LPR, previously, has posted open letters. This was long before the controversy over "An Open Letter to the Leaders of the Islamic Republic of Iran," dated March 9, 2015 and signed by 47 United States senators, all of them Republicans. The hostile reaction to the open letter from the Obama administration tells LPR that Democrats will regard an open letter from Republicans as impolite, impolitic and even protocol-challenged. LPR acknowledges that its open letters have been aimed more to LPR clicksters than to the named addressee. LPR has a hunch that this also applies to the open letters to Iran's leaders. Indeed, Senator Rand Paul told Secretary of State John Kerry, at a senate hearing, that he signed the letter to send Kerry, not Iran's leaders, a message.

The open letter from the Republican 47 seems intended to make the point that an agreement with Iran not ratified by the Senate will not bind a succeeding administration -- not even one headed by Lois Lerner. Curiously, LPR has neither seen nor heard of references to Federalist Paper No. 75 in the context of a Senate role in international agreements. LPR has seen letters in the New York Times chastising the Republican 47 for writing the letter and warning that breaking an executive agreement with a foreign power might violate international law - an argument also put forward by Iran's leaders. No 75 assures us that treaties must be ratified with the concurrence two-thirds of senators present. No. 75 also points out that a reason for this Senate role is that some president might seek to bind us to an agreement with a foreign power for personal gain.

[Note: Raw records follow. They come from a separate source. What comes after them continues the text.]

--- src/rtl/axil_cmd_queue_if.sv ---
// AXI4-Lite slave channel bundle for the command queue register block.
interface axil_cmd_queue_if;
  logic [31:0] S_AXI_AWADDR;
  logic        S_AXI_AWVALID;
  logic        S_AXI_AWREADY;
  logic [31:0] S_AXI_WDATA;
  logic [3:0]  S_AXI_WSTRB;
  logic        S_AXI_WVALID;
  logic        S_AXI_WREADY;
  logic [1:0]  S_AXI_BRESP;
  logic        S_AXI_BVALID;
  logic        S_AXI_BREADY;
  logic [31:0] S_AXI_ARADDR;
  logic        S_AXI_ARVALID;
  logic        S_AXI_ARREADY;
  logic [31:0] S_AXI_RDATA;
  logic [1:0]  S_AXI_RRESP;
  logic        S_AXI_RVALID;
  logic        S_AXI_RREADY;

  modport slave (
    input  S_AXI_AWADDR, S_AXI_AWVALID, S_AXI_WDATA, S_AXI_WSTRB, S_AXI_WVALID,
           S_AXI_BREADY, S_AXI_ARADDR, S_AXI_ARVALID, S_AXI_RREADY,
    output S_AXI_AWREADY, S_AXI_WREADY, S_AXI_BRESP, S_AXI_BVALID,
           S_AXI_ARREADY, S_AXI_RDATA, S_AXI_RRESP, S_AXI_RVALID
  );

  modport master (
    output S_AXI_AWADDR, S_AXI_AWVALID, S_AXI_WDATA, S_AXI_WSTRB, S_AXI_WVALID,
           S_AXI_BREADY, S_AXI_ARADDR, S_AXI_ARVALID, S_AXI_RREADY,
    input  S_AXI_AWREADY, S_AXI_WREADY, S_AXI_BRESP, S_AXI_BVALID,
           S_AXI_ARREADY, S_AXI_RDATA, S_AXI_RRESP, S_AXI_RVALID
  );
endinterface

--- src/rtl/axil_cmd_queue.sv ---
// AXI4-Lite command queue: CMD/ARG registers feed a FIFO towards the
// accelerator; tracks busy, last command cycle count and a sticky IRQ.
module axil_cmd_queue #(
  parameter logic [31:0] ADDR_BASE = 32'h0,
  parameter int          NARG      = 3,
  parameter int          DEPTH     = 4
) (
  input  logic                 ACLK,
  input  logic                 ARESETN,
  axil_cmd_queue_if.slave      s_axi,
  output logic                 CMD_VALID,
  input  logic                 CMD_READY,
  output logic [31:0]          CMD_DATA,
  output logic [32*NARG-1:0]   CMD_ARGS,
  input  logic                 DONE,
  output logic                 IRQ
);
  localparam int IW = $clog2(NARG + 3);
  localparam int PW = $clog2(DEPTH);
  localparam int CW = PW + 1;
  localparam int EW = 32 * (NARG + 1);
  localparam logic [IW-1:0] IDX_STATUS = IW'(NARG + 1);
  localparam logic [IW-1:0] IDX_CYCLES = IW'(NARG + 2);
  localparam logic [1:0] OKAY   = 2'b00;
  localparam logic [1:0] SLVERR = 2'b10;

  logic              aw_held_q, aw_held_d, w_held_q, w_held_d;
  logic [31:0]       aw_addr_q, aw_addr_d, w_data_q, w_data_d;
  logic [3:0]        w_strb_q, w_strb_d;
  logic              bvalid_q, bvalid_d, rvalid_q, rvalid_d;
  logic [1:0]        bresp_q, bresp_d, rresp_q, rresp_d;
  logic [31:0]       rdata_q, rdata_d;
  logic [31:0]       cmd_q, cmd_d, cycles_q, cycles_d, counter_q, counter_d;
  logic [NARG-1:0][31:0] arg_q, arg_d;
  logic [DEPTH-1:0][EW-1:0] mem_q, mem_d;
  logic [PW-1:0]     wr_ptr_q, wr_ptr_d, rd_ptr_q, rd_ptr_d;
  logic [CW-1:0]     count_q, count_d;
  logic              busy_q, busy_d, irq_pending_q, irq_pending_d;
  logic              irq_en_q, irq_en_d, irq_q, irq_d;

  logic              aw_hs, w_hs, ar_hs, commit, push, pop, full, w1c;
  logic [31:0]       wr_addr, wr_data, status_val, rd_val;
  logic [3:0]        wr_strb;
  logic [IW-1:0]     wr_idx, rd_idx;
  logic              rd_ok;

  function automatic logic addr_hit(input logic [31:0] a);
    return ((a >> (IW + 2)) == (ADDR_BASE >> (IW + 2))) && (a[1:0] == 2'b00);
  endfunction

  assign full       = (count_q == CW'(DEPTH));
  assign status_val = {12'b0, irq_en_q, irq_pending_q, busy_q, full, 16'(count_q)};

  // Next-state for the AXI channels, register file, FIFO, busy tracking and IRQ
  always_comb begin
    aw_held_d     = aw_held_q;
    aw_addr_d     = aw_addr_q;
    w_held_d      = w_held_q;
    w_data_d      = w_data_q;
    w_strb_d      = w_strb_q;
    bvalid_d      = bvalid_q;
    bresp_d       = bresp_q;
    rvalid_d      = rvalid_q;
    rresp_d       = rresp_q;
    rdata_d       = rdata_q;
    cmd_d         = cmd_q;
    arg_d         = arg_q;
    mem_d         = mem_q;
    wr_ptr_d      = wr_ptr_q;
    rd_ptr_d      = rd_ptr_q;
    count_d       = count_q;
    busy_d        = busy_q;
    counter_d     = counter_q;
    cycles_d      = cycles_q;
    irq_pending_d = irq_pending_q;
    irq_en_d      = irq_en_q;
    irq_d         = irq_pending_q & irq_en_q;
    push          = 1'b0;
    w1c           = 1'b0;
    rd_val        = 32'h0;
    rd_ok         = 1'b0;

    // AW and W are captured independently; holding regs stay set until B completes.
    aw_hs = s_axi.S_AXI_AWVALID & ~aw_held_q;
    w_hs  = s_axi.S_AXI_WVALID & ~w_held_q;
    if (aw_hs) begin
      aw_held_d = 1'b1;
      aw_addr_d = s_axi.S_AXI_AWADDR;
    end
    if (w_hs) begin
      w_held_d = 1'b1;
      w_data_d = s_axi.S_AXI_WDATA;
      w_strb_d = s_axi.S_AXI_WSTRB;
    end
    wr_addr = aw_held_q ? aw_addr_q : s_axi.S_AXI_AWADDR;
    wr_data = w_held_q ? w_data_q : s_axi.S_AXI_WDATA;
    wr_strb = w_held_q ? w_strb_q : s_axi.S_AXI_WSTRB;
    wr_idx  = wr_addr[IW+1:2];
    commit  = (aw_held_q | aw_hs) & (w_held_q | w_hs) & ~bvalid_q;

    if (bvalid_q & s_axi.S_AXI_BREADY) begin
      bvalid_d  = 1'b0;
      aw_held_d = 1'b0;
      w_held_d  = 1'b0;
    end

    if (commit) begin
      bvalid_d = 1'b1;
      bresp_d  = SLVERR;
      if (addr_hit(wr_addr)) begin
        if (wr_idx == '0) begin
          if (wr_strb == 4'b0000) begin
            bresp_d = OKAY;
          end else if (!full) begin
            bresp_d = OKAY;
            push    = 1'b1;
            cmd_d   = wr_data;
          end
        end else if (wr_idx == IDX_STATUS) begin
          bresp_d = OKAY;
          if (wr_strb[2]) begin
            irq_en_d = wr_data[19];
            w1c      = wr_data[18];
          end
        end else begin
          for (int i = 1; i <= NARG; i++) begin
            if (wr_idx == IW'(i)) begin
              bresp_d = OKAY;
              for (int b = 0; b < 4; b++) begin
                if (wr_strb[b]) arg_d[i-1][8*b +: 8] = wr_data[8*b +: 8];
              end
            end
          end
        end
      end
    end

    // FIFO: full is judged before any same-cycle pop, so a full push is refused.
    pop = (count_q != '0) & CMD_READY;
    if (push) begin
      mem_d[wr_ptr_q] = {arg_q, wr_data};
      wr_ptr_d        = wr_ptr_q + PW'(1);
    end
    if (pop) rd_ptr_d = rd_ptr_q + PW'(1);
    case ({push, pop})
      2'b10:   count_d = count_q + CW'(1);
      2'b01:   count_d = count_q - CW'(1);
      default: count_d = count_q;
    endcase

    // Busy/cycle tracking; a DONE coincident with a pop closes out the old command.
    if (busy_q && counter_q != 32'hFFFF_FFFF) counter_d = counter_q + 32'd1;
    if (DONE && busy_q) begin
      busy_d        = 1'b0;
      cycles_d      = (counter_q == 32'hFFFF_FFFF) ? 32'hFFFF_FFFF : counter_q + 32'd1;
    end
    if (pop) begin
      busy_d    = 1'b1;
      counter_d = 32'h0;
    end
    if (w1c) irq_pending_d = 1'b0;
    if (DONE && busy_q) irq_pending_d = 1'b1;

    // Read side snapshots register state in the AR handshake cycle.
    rd_idx = s_axi.S_AXI_ARADDR[IW+1:2];
    if (addr_hit(s_axi.S_AXI_ARADDR)) begin
      if (rd_idx == '0) begin
        rd_val = cmd_q;
        rd_ok  = 1'b1;
      end else if (rd_idx == IDX_STATUS) begin
        rd_val = status_val;
        rd_ok  = 1'b1;
      end else if (rd_idx == IDX_CYCLES) begin
        rd_val = cycles_q;
        rd_ok  = 1'b1;
      end else begin
        for (int i = 1; i <= NARG; i++) begin
          if (rd_idx == IW'(i)) begin
            rd_val = arg_q[i-1];
            rd_ok  = 1'b1;
          end
        end
      end
    end
    ar_hs = s_axi.S_AXI_ARVALID & ~rvalid_q;
    if (rvalid_q & s_axi.S_AXI_RREADY) rvalid_d = 1'b0;
    if (ar_hs) begin
      rvalid_d = 1'b1;
      rdata_d  = rd_val;
      rresp_d  = rd_ok ? OKAY : SLVERR;
    end
  end

  // State registers with synchronous active-low reset
  always_ff @(posedge ACLK) begin
    if (!ARESETN) begin
      aw_held_q     <= 1'b0;
      aw_addr_q     <= '0;
      w_held_q      <= 1'b0;
      w_data_q      <= '0;
      w_strb_q      <= '0;
      bvalid_q      <= 1'b0;
      bresp_q       <= OKAY;
      rvalid_q      <= 1'b0;
      rresp_q       <= OKAY;
      rdata_q       <= '0;
      cmd_q         <= '0;
      arg_q         <= '0;
      mem_q         <= '0;
      wr_ptr_q      <= '0;
      rd_ptr_q      <= '0;
      count_q       <= '0;
      busy_q        <= 1'b0;
      counter_q     <= '0;
      cycles_q      <= '0;
      irq_pending_q <= 1'b0;
      irq_en_q      <= 1'b0;
      irq_q         <= 1'b0;
    end else begin
      aw_held_q     <= aw_held_d;
      aw_addr_q     <= aw_addr_d;
      w_held_q      <= w_held_d;
      w_data_q      <= w_data_d;
      w_strb_q      <= w_strb_d;
      bvalid_q      <= bvalid_d;
      bresp_q       <= bresp_d;
      rvalid_q      <= rvalid_d;
      rresp_q       <= rresp_d;
      rdata_q       <= rdata_d;
      cmd_q         <= cmd_d;
      arg_q         <= arg_d;
      mem_q         <= mem_d;
      wr_ptr_q      <= wr_ptr_d;
      rd_ptr_q      <= rd_ptr_d;
      count_q       <= count_d;
      busy_q        <= busy_d;
      counter_q     <= counter_d;
      cycles_q      <= cycles_d;
      irq_pending_q <= irq_pending_d;
      irq_en_q      <= irq_en_d;
      irq_q         <= irq_d;
    end
  end

  assign s_axi.S_AXI_AWREADY = ~aw_held_q;
  assign s_axi.S_AXI_WREADY  = ~w_held_q;
  assign s_axi.S_AXI_BVALID  = bvalid_q;
  assign s_axi.S_AXI_BRESP   = bresp_q;
  assign s_axi.S_AXI_ARREADY = ~rvalid_q;
  assign s_axi.S_AXI_RVALID  = rvalid_q;
  assign s_axi.S_AXI_RRESP   = rresp_q;
  assign s_axi.S_AXI_RDATA   = rdata_q;
  assign CMD_VALID = (count_q != '0);
  assign CMD_DATA  = mem_q[rd_ptr_q][31:0];
  assign CMD_ARGS  = mem_q[rd_ptr_q][EW-1:32];
  assign IRQ       = irq_q;
endmodule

LPR has found no provision in the Constitution for an executive agreement that will be binding without Senate approval. This, of course, does not keep Secretary Kerry from accusing the Republican 47 of violating the Constitution; this has not kept the Daily News from denouncing the Republican 47 as "TRAITORS" [Caps in the original.]

The Constitution, Article III, Section 3, defines "[t]reason against the United States" only as "levying war against them, or in adhering to their enemies, giving them aid and comfort."

It seems that the Daily News would extend the concept to Republican senators writing an open letter, setting forth their understanding of terms of the Constitution. Perhaps the Daily News is just annoyed that the Republican 47 didn't try to publish their open letter in the paper's Voice of the People columns.